PNH : une institution qui coûte chère pour trop peu de résultats

Le dernier massacre survenu à Kenscoff, dans la nuit du 23 au 24 août 2026, vient une nouvelle fois rappeler une réalité que les Haïtiens vivent au quotidien : l’État peine toujours à garantir la sécurité de sa population. Pourtant, la Police nationale d’Haïti (PNH) n’est pas une institution laissée sans moyens financiers. Au contraire, les sommes qui lui sont consacrées ont considérablement augmenté au fil des années, sans que cette progression ne se traduise sur le terrain par une amélioration à la hauteur des attentes.

En 2021-2022, les crédits alloués à la PNH s’élevaient à 16,69 milliards de gourdes. Un an plus tard, en 2022-2023, ils atteignaient 24,24 milliards de gourdes. Pour l’exercice 2023-2024, le montant était de 27,41 milliards de gourdes. En 2024-2025, il s’élevait à 29,98 milliards de gourdes, avant de s’établir à 26,53 milliards de gourdes pour l’exercice 2025-2026.

Au total, les crédits alloués à la Police nationale au cours de ces cinq exercices budgétaires représentent environ 124,86 milliards de gourdes. Entre 2021-2022 et 2025-2026, ils sont ainsi passés de 16,69 à 26,53 milliards de gourdes, soit une progression d’environ 59 %. Un effort financier considérable pour une institution dont la mission première est de protéger la population et de garantir l’ordre public.

Pourtant, durant ces cinq dernières années, alors que les ressources consacrées à la PNH ont augmenté, la situation sécuritaire s’est considérablement dégradée. Dans plusieurs quartiers, les habitants continuent de vivre sous la menace des gangs. Des familles sont contraintes d’abandonner leur maison, des communes entières restent difficiles d’accès pour les autorités et, lorsque certaines zones sont reprises, le maintien durable de l’autorité de l’État demeure un défi. Massacres, enlèvements, déplacements de populations et extension des territoires contrôlés par les groupes armés continuent de marquer le quotidien du pays.

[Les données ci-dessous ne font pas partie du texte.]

File: config.mk
export PLATFORM = sky130hd
export DESIGN_NAME = lrfe_ctrl
export DESIGN_NICKNAME = d
export VERILOG_FILES = /design/src/rtl/lrfe_pkg.sv /design/src/rtl/lrfe_ctrl.sv
export SDC_FILE = /design/constraint.sdc
export NUM_CORES = 1
export LEC_CHECK = 0
export ABC_AREA = 1
export BUFFER_PORTS_ARGS = -buffer_cell sky130_fd_sc_hd__buf_2
export CAP_MARGIN = 20
export CORE_UTILIZATION = 40
export CTS_BUF_LIST = sky130_fd_sc_hd__clkbuf_4
export CTS_CLUSTER_DIAMETER = 200
export DETAILED_ROUTE_END_ITERATION = 8
export HOLD_SLACK_MARGIN = 0.05
export PLACE_DENSITY = 0.76
export SLEW_MARGIN = 0
export SYNTH_ARGS = -nofsm -noshare
export SYNTH_HDL_FRONTEND = slang
export SYNTH_SLANG_ARGS = --single-unit
File: constraint.sdc
create_clock -name clk -period 2 [get_ports clk]
set_clock_uncertainty 0.15 [all_clocks]
set_input_delay 0.4 -clock clk [delete_from_list [all_inputs] [get_ports clk]]
set_output_delay 0.4 -clock clk [all_outputs]
set_load 0.005 [all_outputs]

La PNH manque certes d’effectifs et fait face à d’importantes difficultés logistiques. Elle doit également affronter des groupes armés disposant d’armes, de ressources financières et d’une capacité de nuisance considérable. Mais ces difficultés ne suffisent pas, à elles seules, à expliquer l’écart entre les ressources mobilisées et les résultats observés. Avec plus de 26 milliards de gourdes consacrés à la police pour le seul exercice 2025-2026, la question n’est donc plus uniquement celle des moyens disponibles, mais aussi celle de leur utilisation et de leur efficacité.

La présence effective des policiers sur le terrain, l’état des commissariats, les véhicules disponibles, les équipements, le renseignement, la formation et la capacité à mener des opérations efficaces sont autant d’éléments qui permettent d’évaluer la performance réelle de l’institution. Car derrière les chiffres et les lignes budgétaires, il y a une réalité beaucoup plus concrète : celle du citoyen qui finance l’État et qui attend, en retour, de pouvoir vivre, travailler et circuler sans craindre pour sa vie.

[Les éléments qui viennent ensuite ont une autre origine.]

### src/hdl/atdr_if.sv


interface atdr_csr_if;
   import atdr_pkg::*;
   logic                  valid;
   logic                  ready;
   logic [CSR_IDX_W-1:0]  index;
   logic [CSR_DATA_W-1:0] data;

   modport source (output valid, output index, output data, input ready);
   modport sink (input valid, input index, input data, output ready);
endinterface

### src/hdl/atdr_csr.sv
// Control registers of the regulator, written through the control channel.
module atdr_csr (
   input  logic              clock,
   input  logic              reset,
   atdr_csr_if.sink          csr,
   output atdr_pkg::cfg_type cfg
);
   import atdr_pkg::*;

   cfg_type cfg_ff;
   cfg_type cfg_in;

   // Writes are always taken
   assign csr.ready = 1'b1;

   // Register decode; unknown indexes are dropped
   always_comb begin
      cfg_in = cfg_ff;
      if (csr.valid) begin
         unique case (csr.index)
            CSR_TARGET:    cfg_in.target    = $signed(csr.data[23:0]);
            CSR_DEADBAND:  cfg_in.deadband  = csr.data[19:0];
            CSR_STEP:      cfg_in.step      = csr.data[9:0];
            CSR_BRAKE_MIN: cfg_in.brake_min = csr.data[15:0];
            CSR_BRAKE_MAX: cfg_in.brake_max = csr.data[15:0];
            CSR_FEEDER:    cfg_in.feeder    = csr.data[15:0];
            default: ;
         endcase
      end
   end

   always_ff @(posedge clock) begin
      if (reset) begin
         cfg_ff.target    <= TARGET_RESET;
         cfg_ff.deadband  <= DEADBAND_RESET;
         cfg_ff.step      <= STEP_RESET;
         cfg_ff.brake_min <= BRAKE_MIN_RESET;
         cfg_ff.brake_max <= BRAKE_MAX_RESET;
         cfg_ff.feeder    <= FEEDER_RESET;
      end else begin
         cfg_ff <= cfg_in;
      end
   end

   assign cfg = cfg_ff;

endmodule

### src/flat_wrapper.sv
// flat-port wrapper written by rule: the top's interface ports become plain ports
module atdr_csr_flat import atdr_pkg::*;
  (clock, reset, cfg, csr_valid, csr_index, csr_data, csr_ready);
  atdr_csr_if csr_i ();
  input  logic clock;
  input  logic reset;
  output atdr_pkg::cfg_type cfg;
  input wire logic [$bits(csr_i.valid)-1:0] csr_valid;
  input wire logic [$bits(csr_i.index)-1:0] csr_index;
  input wire logic [$bits(csr_i.data)-1:0] csr_data;
  output wire logic [$bits(csr_i.ready)-1:0] csr_ready;
  assign csr_i.valid = csr_valid;
  assign csr_i.index = csr_index;
  assign csr_i.data = csr_data;
  assign csr_ready = csr_i.ready;
  atdr_csr u_core (.clock(clock), .reset(reset), .csr(csr_i), .cfg(cfg));
endmodule
### config.mk
export PLATFORM = sky130hd
export DESIGN_NAME = atdr_csr_flat
export DESIGN_NICKNAME = d
export VERILOG_FILES = /design/src/hdl/atdr_pkg.sv /design/src/hdl/atdr_if.sv /design/src/hdl/atdr_csr.sv /design/src/flat_wrapper.sv
export SDC_FILE = /design/constraint.sdc
export NUM_CORES = 1
export LEC_CHECK = 0
export ABC_CLOCK_PERIOD_IN_PS = 1200
export BUFFER_PORTS_ARGS = -buffer_cell sky130_fd_sc_hd__buf_2
export CORE_MARGIN = 1
export CORE_UTILIZATION = 45
export DETAILED_ROUTE_END_ITERATION = 12
export MAX_ROUTING_LAYER = met4
export PLACE_DENSITY = 0.8
export SLEW_MARGIN = 20
export SYNTH_ARGS = -nofsm -noshare
export SYNTH_HDL_FRONTEND = slang
export SYNTH_SLANG_ARGS = --single-unit
### constraint.sdc
create_clock -name clock -period 1.2 [get_ports clock]
set_input_delay 0.24 -clock clock [delete_from_list [all_inputs] [get_ports clock]]
set_output_delay 0.24 -clock clock [all_outputs]
set_load 0.01 [all_outputs]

Lorsqu’une institution reçoit plus de 124 milliards de gourdes en cinq ans, la population est en droit de s’interroger sur ce que cet investissement produit concrètement. Il ne s’agit pas de prétendre que l’argent suffit à résoudre la crise sécuritaire. Une police efficace a besoin de policiers bien formés, de renseignement, d’un système judiciaire fonctionnel, d’un commandement efficace, d’équipements adaptés et d’un État capable d’assurer une présence durable sur le terrain. La coopération internationale peut également contribuer à renforcer ces capacités.

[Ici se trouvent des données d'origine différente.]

### config.mk
export PLATFORM = sky130hd
export DESIGN_NAME = atdr_brake
export DESIGN_NICKNAME = d
export VERILOG_FILES = /design/src/hdl/atdr_pkg.sv /design/src/hdl/atdr_brake.sv
export SDC_FILE = /design/constraint.sdc
export NUM_CORES = 1
export LEC_CHECK = 0
export ABC_AREA = 1
export ABC_CLOCK_PERIOD_IN_PS = 9200
export BUFFER_PORTS_ARGS = -buffer_cell sky130_fd_sc_hd__buf_2
export CORE_ASPECT_RATIO = 1.2
export CORE_MARGIN = 1
export CORE_UTILIZATION = 45
export CTS_CLUSTER_DIAMETER = 50
export CTS_CLUSTER_SIZE = 40
export DETAILED_ROUTE_END_ITERATION = 10
export MAX_ROUTING_LAYER = met4
export PLACE_DENSITY = 0.67
export SLEW_MARGIN = 40
export SYNTH_ARGS = -nofsm -noshare
export SYNTH_HDL_FRONTEND = slang
export SYNTH_SLANG_ARGS = --single-unit
### constraint.sdc
create_clock -name clock -period 9.2 [get_ports clock]
set_input_delay 0.46 -clock clock [delete_from_list [all_inputs] [get_ports clock]]
set_output_delay 0.46 -clock clock [all_outputs]
set_load 0.02 [all_outputs]
### src/hdl/atdr_pkg.sv
// Shared types and constants of the averaged tension deadband regulator.
package atdr_pkg;

   // Request mode codes
   localparam logic [1:0] MODE_SAMPLE = 2'd0;
   localparam logic [1:0] MODE_START  = 2'd1;
   localparam logic [1:0] MODE_STOP   = 2'd2;

   // Register indexes on the control port
   localparam int         CSR_IDX_W      = 3;
   localparam int         CSR_DATA_W     = 24;
   localparam logic [2:0] CSR_TARGET     = 3'd0;
   localparam logic [2:0] CSR_DEADBAND   = 3'd1;
   localparam logic [2:0] CSR_STEP       = 3'd2;
   localparam logic [2:0] CSR_BRAKE_MIN  = 3'd3;
   localparam logic [2:0] CSR_BRAKE_MAX  = 3'd4;
   localparam logic [2:0] CSR_FEEDER     = 3'd5;

   // Register reset values
   localparam logic signed [23:0] TARGET_RESET    = -24'sd1001000;
   localparam logic [19:0]        DEADBAND_RESET  = 20'd100;
   localparam logic [9:0]         STEP_RESET      = 10'd10;
   localparam logic [15:0]        BRAKE_MIN_RESET = 16'd2000;
   localparam logic [15:0]        BRAKE_MAX_RESET = 16'd14000;
   localparam logic [15:0]        FEEDER_RESET    = 16'(1000000 / 100);

   // Brake period after reset (75 steps per second)
   localparam logic [15:0] BRAKE_PERIOD_RESET = 16'(1000000 / 75);

   // Smallest period a step generator accepts
   localparam logic [15:0] PERIOD_FLOOR = 16'd2;

   // Raw counts per gram
   localparam int GRAMS_DIV = 1700;

   typedef struct packed {
      logic signed [23:0] target;
      logic [19:0]        deadband;
      logic [9:0]         step;
      logic [15:0]        brake_min;
      logic [15:0]        brake_max;
      logic [15:0]        feeder;
   } cfg_type;

   // Averaging results of one request
   typedef struct packed {
      logic               done;
      logic signed [23:0] mean;
      logic [12:0]        grams;
   } avg_type;

   // Brake regulator state after one request
   typedef struct packed {
      logic [15:0] period;
      logic        running;
   } brk_type;

   typedef struct packed {
      logic [15:0]        brake_period;
      logic [14:0]        brake_compare;
      logic [15:0]        feeder_period_out;
      logic [14:0]        feeder_compare;
      logic signed [23:0] tension_mean;
      logic [12:0]        tension_grams;
      logic               drivers_enabled;
      logic               average_done;
   } rsp_type;

endpackage

### src/hdl/atdr_brake.sv
// Brake period regulator with deadband, clamping and run control.
module atdr_brake (
   input  logic              clock,
   input  logic              reset,
   input  logic              step,
   input  logic [1:0]        mode,
   input  atdr_pkg::avg_type avg,
   input  atdr_pkg::cfg_type cfg,
   output atdr_pkg::brk_type brk
);
   import atdr_pkg::*;

   logic [15:0]        period_ff, period_in;
   logic               running_ff, running_in;
   logic signed [24:0] err, band;
   logic signed [17:0] p_dec, p_inc;

   // Clamp to the limits, minimum tested first, then floor at two
   function automatic logic [15:0] clamp_period(input logic signed [17:0] x,
                                                input logic [15:0] lo,
                                                input logic [15:0] hi);
      logic [15:0] r;
      if (x < $signed({2'b00, lo})) begin
         r = lo;
      end else if (x > $signed({2'b00, hi})) begin
         r = hi;
      end else begin
         r = x[15:0];
      end
      if (r < PERIOD_FLOOR) begin
         r = PERIOD_FLOOR;
      end
      return r;
   endfunction

   assign err   = 25'(cfg.target) - 25'(avg.mean);
   assign band  = $signed({5'b00000, cfg.deadband});
   assign p_dec = $signed({2'b00, period_ff}) - $signed({8'b0, cfg.step});
   assign p_inc = $signed({2'b00, period_ff}) + $signed({8'b0, cfg.step});

   // Next regulator state
   always_comb begin
      period_in  = period_ff;
      running_in = running_ff;
      if (step) begin
         case (mode)
            MODE_SAMPLE: begin
               if (avg.done && running_ff) begin
                  if (err > band) begin
                     period_in = clamp_period(p_dec, cfg.brake_min, cfg.brake_max);
                  end else if (err < -band) begin
                     period_in = clamp_period(p_inc, cfg.brake_min, cfg.brake_max);
                  end else if (period_ff < PERIOD_FLOOR) begin
                     period_in = PERIOD_FLOOR;
                  end
               end
            end
            MODE_START: begin
               if (!running_ff) begin
                  if (period_ff < PERIOD_FLOOR) begin
                     period_in = PERIOD_FLOOR;
                  end
                  running_in = 1'b1;
               end
            end
            MODE_STOP: begin
               running_in = 1'b0;
            end
            default: ;
         endcase
      end
   end

   always_ff @(posedge clock) begin
      if (reset) begin
         period_ff  <= BRAKE_PERIOD_RESET;
         running_ff <= 1'b0;
      end else begin
         period_ff  <= period_in;
         running_ff <= running_in;
      end
   end

   assign brk.period  = period_in;
   assign brk.running = running_in;

endmodule

==> results of run 1 <==
## cell families (layout without fill, tap and decap cells)
| group | count (synthesis) | in the layout | synth area share |
|---|---|---|---|
| DFF | 17 | 17 | 0.04344 |
| and+or+nand+nor | 619 | 619 | 0.3444 |
| adders and majority gates | 156 | 156 | 0.2520 |
| other | 0 | 1 | 0 |
| xor gates and xnor gates | 56 | 56 | 0.06261 |
| AOI/OAI and AO/OA | 235 | 235 | 0.1682 |
| buffers and inverters | 245 | 348 | 0.1294 |
## per-layer routing
layer,track usage,wire [um],vias to the layer above
li1,-,-,4574
met1,0.3067,10080,3897
met2,0.4930,11730,271
met3,0.03203,1311,48
met4,0.1171,1124,0
met5,-,0,-
## Yosys cell counts, drive strengths merged, types with 2 or more instances
cell and instances:
a211oi 8, a21o 2, a21oi 113, a31oi 4, buf 21, clkbuf 12, dfxtp 17, fa 3
ha 153, inv 211, nand2 392, nand3 89, nand3b 4, nand4 28, nor2 80, nor3 16
nor4 7, o211ai 7, o21a 4, o21ai 77, o21bai 4, o221ai 2, o22ai 10, or2 2
xnor2 8, xor2 48
## report_power, final
part | switching [uW] | internal [uW] | total, uW | leakage, uW
combinational | 353 | 200 | 553 | 0.00481
sequential | 6.09 | 76.6 | 82.7 | 0.000138
clock | 27.6 | 58.8 | 86.4 | 0.0000382
## layout make-up
cell class / instances / area, um^2 / share of cell area
diodes: 1 / 2.502 / 0.0002898
clock buffers: 4 / 78.83 / 0.009129
well taps: 216 / 270.3 / 0.03130
multi-input cells: 1066 / 6484 / 0.7509
repair buffers: 132 / 660.6 / 0.07651
inverters: 212 / 798.3 / 0.09245
flip-flops and latches: 17 / 340.3 / 0.03941
## layout by cell type, fill, tap and decap left out, types with 5 or more instances in the layout
cell type  instances
a21oi_2            5
dfxtp_1           17
xnor2_1            8
nor2_1            79
nand4_1           28
ha_1             153
nor4_1             5
o211ai_1           7
nand2_2           10
inv_1            204
inv_2              6
nand2_1          377
o21ai_0           67
o21ai_1            9
o22ai_1           10
nor3_1            16
a211oi_1           8
buf_2            132
nand3_1           84
xor2_1            48
a21oi_1          107
## stage by stage
step | setup slack (ps) | cell area [um^2] | total power (uW)
floorplan | 4332 | 7834 | 488.5
global placement | 3064 | 8549 | 622.2
CTS | 3016 | 8632 | 722.0
global route | 2247 | 8632 | 803.7
detailed placement | 3039 | 8553 | 631.1
finish | 3027 | 8635 | 722.0
## flip-flops by register name (all words and copies together) (netlist names)
name	cells
period_ff	16
running_ff	1
## worst max-delay path, delay by kind of cell
family	cells	cell delay (ps)
buffers and inverters	4	690
xor gates and xnor gates	1	180
AOI/OAI and AO/OA	13	2490
adders and majority gates	2	620
and+or+nand+nor	10	1260
## final timing paths
kind	start	end	slack [ps]
setup reg to reg	period_ff[0]$_SDFF_PP1_	period_ff[0]$_SDFF_PP1_	3950
hold reg to reg	period_ff[14]$_SDFF_PP0_	period_ff[14]$_SDFF_PP0_	550
setup / recovery	avg[15]	brk[11]	3030
hold / removal	reset	period_ff[1]$_SDFF_PP0_	530
==> reports/results.ini, run 1 <==
[worst_setup_path]
slowest_delay_ps = 400
crit_top_cell = nand2_1
crit_path_top_delay_cell = inv_1
arrival_ps = 5710
crit_type = input port to primary output
start_kind = input port
reg2reg_depth = 38
worstSetupEndpointType = primary output
crit_fanout = 20
cp.required_ps = 8740

[yosys]
synth_edf_count = 0
ys_ff_latch = 17
synth-main-ff-cell = dfxtp_1
yosys_warnings = 0
postSynthNetCount = 1629
ys_types = 50
netlist_top_cells_area = ha_1 24%, nand2_1 18%, inv_1 9.8%
yosys.area.top_type = ha_1
syn-cell-area_um2 = 7834
async_reset_ff_frac = 0
synth.yosys.seq_area_share = 0.04344
synthDominantCellAreaShare = 0.2444
synth.avg_cell_area_um2 = 5.899
netlist_instances = 1328

[clock_network]
ctsHoldBuffers = 0
clk_pin_slew_ps = 50
cts_tree = yes
htreeDepth = 1
cts-root-buf = clkbuf_16
post_cts_buffers = 0
cts_sinks = 17
cts_buffers = 3
clockBufferDepth = 2
cts_resized = 0
insertion_delay_ps = 250

[finish]
drive_above_1_share = 0.1216
layout.nets = 1733
final_cells = 1648
final_core_util = 0.5085
fill_cells = 1849
area_delta_synth_final_pct = 10.22

[pwr]
p_leak_uw = 0.004986
power_density_nw_per_um2 = 83.61
ir_worst_vdd_mv = 0.04846

[sta]
skew_ps = 1.460
rsz0062_at_grt = no
slew_headroom = 0.5803
min_period_over_period = 0.6710
finalHoldViolCount = 0
setup_tns_ps = 0
holdWs_ps = 528.9
maxSlewViolCount = 0
fmax_mhz = 162.0
worst_pin_slew_ps = 626.8
period_needed_ps = 6173
setup_violations = 0

[grt]
antenna_found_initial = 0
grt_pass1_vias = 8377
grt_use_total = 0.2774
overflow = 0
grt_first_pass_wirelength_um = 38920
grt_max_degree = 23

[drt]
first_pass_iters = 7
wl_per_cell_um = 14.72
wl_um = 24250
ant_nets = 0
drc = 0
dr_total_vias = 8790
drt-initial-drc-count = 458
vias_per_cell = 5.334

[floorplan]
die-area_um2 = 17940
core-area_um2 = 16980
fp.dieW_um = 122.4
die_h_um = 146.5
start_util = 0.4613
row_count = 52
ios = 162

[job]
drv_cap = 0

[placed_design]
portBuffers = 132
dp_hpwl_um = 21040
gp_congestion = 0.9516
dp.cells = 1643

[status]
status = finished clean

[hold_path]
hp-class = input port to flop
hold_depth = 2

Note: power is estimated with default switching activity, not from simulation.
==> run 2: changes to the inputs <==
ABC_CLOCK_PERIOD_IN_PS = 4900   (was 9200)
PLACE_DENSITY = 0.69   (was 0.67)
clock period = 4.9 ns   (was 9.2 ns; I/O delays follow)
==> run 2 against run 1 <==
  * Final cell count increased by 6.6%
  * Power increased by 120%
  * Non-clock buffer count increased by 107
  * Core utilization increased by 9.7 points
  * Largest cell class unchanged
  * Sequential power increased by 85%
  * Via count increased by 7.3%
  * First-iteration DRC count increased by 16%
  * Global-route usage increased by 1.2 points
  * Combinational power increased by 140%
  * Clock-buffer cell count decreased by 1
  * The flow now finishes with violations (negative setup slack)
==> reports/results.ini, run 2 (synthesized netlist as in run 1, its figures left out) <==
[status]
status = finished with violations
violations = negative setup slack

[grt]
grt_pass1_vias = 8730
grt_first_pass_wirelength_um = 40310
grt_use_total = 0.2895
antenna_found_initial = 0
overflow = 0
grt_max_degree = 23

[sta]
period_needed_ps = 4918
worst_pin_slew_ps = 642.3
maxSlewViolCount = 0
fmax_mhz = 203.3
holdWs_ps = 329.0
rsz0062_at_grt = yes
min_period_over_period = 1.004
skew_ps = 1.508
finalHoldViolCount = 0
finalWorstSetupSlack_ps = -17.95
setup_violations = 1
slew_headroom = 0.5713

[finish]
area_delta_synth_final_pct = 31.35
layout.nets = 1843
top_register = period_ff
final_cell_mix = 347 x nand2_1, 195 x inv_1, 140 x ha_1
n_antenna_cell = 0
reg_top3 = period_ff (16), running_ff (1)
fin_area_um2 = 10290
layout_commonest_cell = nand2_1
largest_reg_flops = 16
drive_above_1_share = 0.2654
fill_cells = 1658

[clock_network]
clk_pin_slew_ps = 50
cts_sinks = 17
insertion_delay_ps = 250
htreeDepth = 1
cts-root-buf = clkbuf_16
clockBufferDepth = 2
ctsHoldBuffers = 0
cts_tree = yes
cts_buffers = 3

[floorplan]
ios = 162
die_h_um = 146.5
core-area_um2 = 16980
row_count = 52
start_util = 0.4613
fp.dieW_um = 122.4
die-area_um2 = 17940

[worst_setup_path]
worstSetupEndpointType = primary output
crit_top_cell = nand2_1
crit_fanout = 5
start_kind = flop
slowest_delay_ps = 360
crit_path_top_delay_cell = dfxtp_4
cp.required_ps = 4660
arrival_ps = 4670
crit_type = flop to primary output

[drt]
first_pass_iters = 5
met1Wirelength_um = 10490
wl_per_cell_um = 15.10
ant_nets = 0
wl_um = 26520
vias_per_cell = 5.367
wl_met2_um = 13320
met3_length_um = 1280
drt-initial-drc-count = 530
dr_total_vias = 9430
drc = 0
routed.top_layer = met4

[job]
drv_cap = 0

[pwr]
ir_worst_vdd_mv = 0.09800
power_density_nw_per_um2 = 157.8
finalPower_uw = 1624
p_leak_uw = 0.005675

[placed_design]
portBuffers = 132
gp_congestion = 0.9719
postPlaceCellArea_um2 = 9111
dp_hpwl_um = 21750

[hold_path]
hp-class = input port to flop

[run 2: path summary, 6_finish.rpt]
path                                              start                      end  slack [ps]  depth (start not counted)
worst max-delay path            period_ff[0]$_SDFF_PP1_                   brk[1]         -20                         39
worst min-delay path                              reset  period_ff[1]$_SDFF_PP0_         330                          2
worst max register to register  period_ff[0]$_SDFF_PP1_  period_ff[1]$_SDFF_PP0_         420                         40
worst min register to register  period_ff[1]$_SDFF_PP0_  period_ff[1]$_SDFF_PP0_         550                          2
[run 2: area by class of cell]
type,count,area (um^2),area share
clock buffer,3,75.07,0.007296
clock inverter,1,5.005,0.0004864
inverter,212,820.8,0.07977
multi-input combinational,1068,7129,0.6928
sequential,17,345.3,0.03356
tap,216,270.3,0.02626
timing repair buffer,239,1638,0.1592
timing repair inverter,1,6.256,0.0006080
[run 2: report_power, final]
part	switching [uW]	total (uW)	internal [uW]
registers	9.10	153	144
logic	768	1310	542
clock network	51.6	161	109
total	829	1620	795
[run 2: per-layer routing]
metal / track usage / up-vias
li1: - / 4789
met1: 0.3071 / 4245
met2: 0.5312 / 298
met3: 0.02773 / 98
met4: 0.1280 / 0
met5: - / -
[run 2: repair_timing]
item,CTS,global route
buffers inserted,10,24
gates cloned,3,3
gates resized for setup,39,173
endpoints found under the setup margin,7,21
pin swaps,19,59
[run 2: worst max-delay path: cells and delay by family (launching register included)]
kind                       cells  cell delay (ps)
DFF                            1              360
AOI/OAI and AO/OA              5              760
adders and majority gates      3              730
and+or+nand+nor               22             1860
buffers and inverters          9              730
[run 2: through the flow]
step | utilization | instances | setup slack [ps] | setup TNS, ps
floorplan | - | 1328 | 462.1 | 0
global placement | 0.5363 | 1714 | 63.95 | 0
detailed placement | 0.5365 | 1714 | 16.87 | 0
CTS | 0.5582 | 1731 | 2.390 | 0
global route | 0.6060 | 1757 | -357.0 | -2152
finish | 0.6060 | 1757 | -17.95 | -17.95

Haïti a donc besoin d’une Police nationale forte et mieux équipée. Il ne s’agit pas de réduire les ressources qui lui sont consacrées, mais de s’assurer qu’elles permettent réellement à l’institution de remplir sa mission. Cela passe par des effectifs suffisants, une meilleure formation, des équipements fonctionnels, un renseignement efficace et une véritable capacité opérationnelle. Mais cela implique aussi que les résultats soient évaluables et surtout visibles. La population ne demande pas seulement des budgets, elle attend de la sécurité.

Plus de 124 milliards de gourdes consacrés à la police en cinq ans constituent un effort financier considérable.

Dans les quartiers où des habitants fuient sous la menace des armes, ce chiffre ne signifie toutefois pas grand-chose si la police n’est pas là pour les protéger. C’est toute la contradiction de la situation actuelle car les ressources consacrées à la sécurité publique sont importantes, mais la peur reste profondément présente dans la vie des Haïtiens. Le massacre de Kenscoff, qui a fait près d’une cinquantaine de victimes, en est une nouvelle illustration.